Seguir a Washington sin cuestionarlo implicaría el riesgo de resucitar el paradigma del “patio trasero”, en el que las trayectorias de desarrollo se moldean externamente y la disidencia se equipara con la deslealtad. Sin embargo, depender exclusivamente de Beijing simplemente invertiría la asimetría.
El camino más sostenible reside en otro lugar: en fortalecer las instituciones regionales, mejorar las normas regulatorias y negociar desde una posición de confianza colectiva. La influencia de América Latina aumenta cuando habla con mayor unidad y articula prioridades de desarrollo claras.

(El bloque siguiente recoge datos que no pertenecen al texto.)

==> flow/design.v <==
    `timescale 1ns / 1ps
    module chip8_cpu (
        input wire clk,
        input wire reset,
        input wire [7:0] mem_data_in,
        input wire [15:0] key_pressed,
        output reg mem_read,
        output reg [11:0] mem_addr_out,
        output reg [7:0] mem_data_out,
        output reg mem_write
    );
        reg [11:0]    pc;
        reg [11:0]    I;
        reg [7:0]     V[0:15];
        reg [15:0]    opcode;
        reg [3:0]     state;
        reg [3:0]     pc_data;
        reg [11:0]    stack[0:15];
        reg [7:0]     opcode_fh;
        reg [7:0]     opcode_sh;
        reg [7:0]     delay_timer,sound_timer; 
        reg [20:0]    one_hz;
        reg [3:0]     i;
        reg [15:0]    lfsr;       
        reg [1:0]     bcd_step;   
        wire [7:0]    vx = V[opcode[11:8]];
        wire [7:0]    vy = V[opcode[7:4]];
        wire [8:0]    add_xy = {1'b0, vx} + {1'b0, vy};
        wire [7:0]    bcd_h = vx / 8'd100;
        wire [7:0]    bcd_t = (vx / 8'd10) % 8'd10;
        wire [7:0]    bcd_o = vx % 8'd10;
        reg  [3:0]    key_idx;
        integer       k;
        always @(*) begin
            key_idx = 4'd0;
            for (k = 15; k >= 0; k = k - 1)
                if (key_pressed[k]) key_idx = k[3:0];
        end
        localparam FETCH1 = 0;
        localparam FETCH1_WAIT = 1;
        localparam FETCH2 = 2;
        localparam FETCH2_WAIT = 3;
        localparam LASTFETCH = 4;
        localparam EXECUTE = 5;
        localparam LASTFETCH_WAIT = 6;
        localparam STORE = 7;
        localparam RETRIEVE = 8;
        localparam RETRIEVE_WAIT = 9;
        localparam RETRIEVE_WAIT2 = 10;
        localparam BCD = 11;
        localparam KEYWAIT = 12;
        always @(posedge clk or posedge reset) begin
            if(reset) begin
                pc <= 12'h200;
                state <= FETCH1;
                opcode <= 0;
                I <= 12'd0;
                opcode_fh <= 0;
                opcode_sh <= 0;
                mem_read <= 0;
                mem_write <= 0;
                delay_timer <= 0;
                pc_data <= 0;
                one_hz <= 0;
                sound_timer <= 0;
                lfsr <= 16'hACE1;
                bcd_step <= 0;
            end else begin
                if (one_hz == 833333) begin  
                    one_hz <= 0;
                    if (delay_timer > 0)
                        delay_timer <= delay_timer - 1;
                    if (sound_timer > 0)
                        sound_timer <= sound_timer - 1;
                end else begin
                    one_hz <= one_hz + 1;
                end
                mem_read <= 0;
                mem_write <= 0;
            case(state)
                FETCH1: begin
                    mem_addr_out <= pc;
                    mem_read <= 1;
                    state <= FETCH1_WAIT;
                end
                FETCH1_WAIT: begin
                    state <= FETCH2;
                end
                FETCH2: begin
                    opcode_fh <= mem_data_in;
                    mem_addr_out <= pc + 1;
                    mem_read <= 1;
                    state <= FETCH2_WAIT;
                end
                FETCH2_WAIT: begin
                    state <= LASTFETCH;
                end
                LASTFETCH: begin
                    opcode_sh <= mem_data_in;
                    state <= LASTFETCH_WAIT;
                end 
                LASTFETCH_WAIT: begin
                    opcode <= {opcode_fh, opcode_sh};
                    state <= EXECUTE;
                end
                EXECUTE: begin
                    pc <= pc + 2;
                    state <= FETCH1;
                    case(opcode[15:12])                     
                        4'h6: begin
                            V[opcode[11:8]] <= opcode[7:0];
                        end
                        4'h7: begin
                            V[opcode[11:8]] <= V[opcode[11:8]] + opcode[7:0];
                        end
                        4'h1: begin
                            pc <= opcode[11:0];
                        end 
                        4'h2: begin
                            stack[pc_data] <= pc + 2;
                            pc <= opcode[11:0];
                            pc_data <= pc_data + 1;
                        end
                        4'h9: begin
                            if (vx != vy)
                                pc <= pc + 4;
                        end
                        4'h5: begin
                            if (vx == vy)
                                pc <= pc + 4;
                        end
                        4'h3: begin
                            if (vx == opcode[7:0])
                                pc <= pc + 4;
                        end
                        4'h4: begin
                            if (vx != opcode[7:0])
                                pc <= pc + 4;
                        end
                        4'h8: begin
                            case(opcode[3:0])
                                4'h0: V[opcode[11:8]] <= vy;
                                4'h1: V[opcode[11:8]] <= vx | vy;
                                4'h2: V[opcode[11:8]] <= vx & vy;
                                4'h3: V[opcode[11:8]] <= vx ^ vy;
                                4'h4: begin
                                    V[opcode[11:8]] <= add_xy[7:0];
                                    V[15] <= {7'd0, add_xy[8]};
                                end
                                4'h5: begin
                                    V[opcode[11:8]] <= vx - vy;
                                    V[15] <= {7'd0, vx >= vy};
                                end
                                4'h6: begin
                                    V[opcode[11:8]] <= vx >> 1;
                                    V[15] <= {7'd0, vx[0]};
                                end 
                                4'h7: begin
                                    V[opcode[11:8]] <= vy - vx;
                                    V[15] <= {7'd0, vy >= vx};
                                end
                                4'hE: begin
                                    V[opcode[11:8]] <= vx << 1;
                                    V[15] <= {7'd0, vx[7]};
                                end
                                default: ;
                            endcase
                        end
                        4'hA: begin 
                            I <= opcode[11:0];
                        end
                        4'hB: begin
                            pc <= opcode[11:0] + {4'd0, V[0]};
                        end
                        4'hC: begin
                            V[opcode[11:8]] <= opcode[7:0] & lfsr[7:0];
                            lfsr <= {lfsr[14:0], lfsr[15] ^ lfsr[13] ^ lfsr[12] ^ lfsr[10]};
                        end
                        4'hE: begin
                            case(opcode[7:0])
                                8'h9E: begin
                                    if (key_pressed[vx[3:0]])
                                        pc <= pc + 4;
                                end
                                8'hA1: begin
                                    if (key_pressed[vx[3:0]] != 1)
                                        pc <= pc + 4;
                                end
                                default: ;
                            endcase        
                        end    
                        4'hF: begin
                            case(opcode[7:0])
                                8'h07: begin
                                    V[opcode[11:8]] <= delay_timer;
                                end
                                8'h0A: begin
                                    pc <= pc;
                                    state <= KEYWAIT;
                                end
                                8'h15: begin
                                    delay_timer <= V[opcode[11:8]];
                                end
                                8'h18: begin
                                    sound_timer <= V[opcode[11:8]];
                                end
                                8'h1E: begin
                                    I <= I + V[opcode[11:8]];
                                end
                                8'h29: begin
                                    I <= {8'd0, vx[3:0]} * 12'd5;
                                end
                                8'h33: begin
                                    pc <= pc;
                                    bcd_step <= 0;
                                    state <= BCD;
                                end
                                8'h55: begin
                                    pc <= pc;
                                    i <= 0;
                                    state <= STORE;
                                end
                                8'h65: begin
                                    pc <= pc;
                                    i <= 0;
                                    state <= RETRIEVE;
                                end 
                                default: ;
                            endcase
                        end
                        4'hD: begin    
                        end
                        4'h0: begin
                            if (opcode[11:0] == 12'h0EE) begin
                                pc <= stack[pc_data - 1];
                                pc_data <= pc_data - 1;
                            end
                        end
                        default: ;
                    endcase 
                end
                STORE: begin 
                    mem_addr_out <= I + i;
                    mem_data_out <= V[i];
                    mem_write <= 1;
                    if (i == opcode[11:8]) begin
                        pc <= pc + 2;
                        state <= FETCH1;
                    end else begin
                        i <= i+1;
                        state <= STORE;
                    end
                end
                RETRIEVE: begin
                    mem_addr_out <= I + i;
                    mem_read <= 1;
                    state <= RETRIEVE_WAIT;
                end
                RETRIEVE_WAIT: begin
                    state <= RETRIEVE_WAIT2;
                end
                RETRIEVE_WAIT2: begin
                  V[i] <= mem_data_in;
                  if (i == opcode[11:8]) begin
                      pc <= pc + 2;
                      state <= FETCH1;
                  end else begin
                      i <= i + 1;
                      state <= RETRIEVE;
                  end
                end
                BCD: begin
                    mem_addr_out <= I + bcd_step;
                    mem_data_out <= (bcd_step == 0) ? bcd_h : (bcd_step == 1) ? bcd_t : bcd_o;
                    mem_write <= 1;
                    if (bcd_step == 2) begin
                        pc <= pc + 2;
                        state <= FETCH1;
                    end else begin
                        bcd_step <= bcd_step + 1;
                    end
                end
                KEYWAIT: begin
                    if (key_pressed != 16'd0) begin
                        V[opcode[11:8]] <= {4'd0, key_idx};
                        pc <= pc + 2;
                        state <= FETCH1;
                    end
                end
                default: state <= FETCH1;
            endcase
          end
        end
    endmodule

Por lo tanto, la disyuntiva que enfrenta la región no es entre Washington y Beijing, sino entre aceptar una jerarquía renovada o afirmar su soberanía en un mundo en disputa. Inspirada por una larga tradición de resistencia a la imposición externa, desde los movimientos independentistas hasta el no alineamiento del siglo XX, América Latina se encuentra en un momento decisivo. En esta encrucijada, el imperativo es claro: el desarrollo debe estar al servicio de los pueblos de la región, no del mapa estratégico de ninguna superpotencia. El futuro del hemisferio no se cimentará volviendo a la lógica de las esferas de influencia exclusivas, sino adoptando un orden genuinamente plural y basado en normas, en el que se respete la soberanía, se diversifiquen las alianzas y el crecimiento se defina localmente en lugar de imponerse desde el exterior.
Tian Shichen es fundador y presidente del Instituto de Gobernanza Global (GGI). Doctor en Derecho Internacional Público por la Universidad de Wuhan, magister en Derecho Internacional Público por la Universidad de Nottingham y en Derecho Militar por la Academia de Política de Xi’an del Ejército de Liberación Nacional (ELN). Oficial retirado del ELN, donde se desempeñó como jefe del Departamento de Gestión de Crisis y Relaciones con los Medios en la Oficina de Información del Ministerio de Defensa Nacional de China.
Este artículo fue publicado originalmente en Tektónikos el 4 de abril de 2026.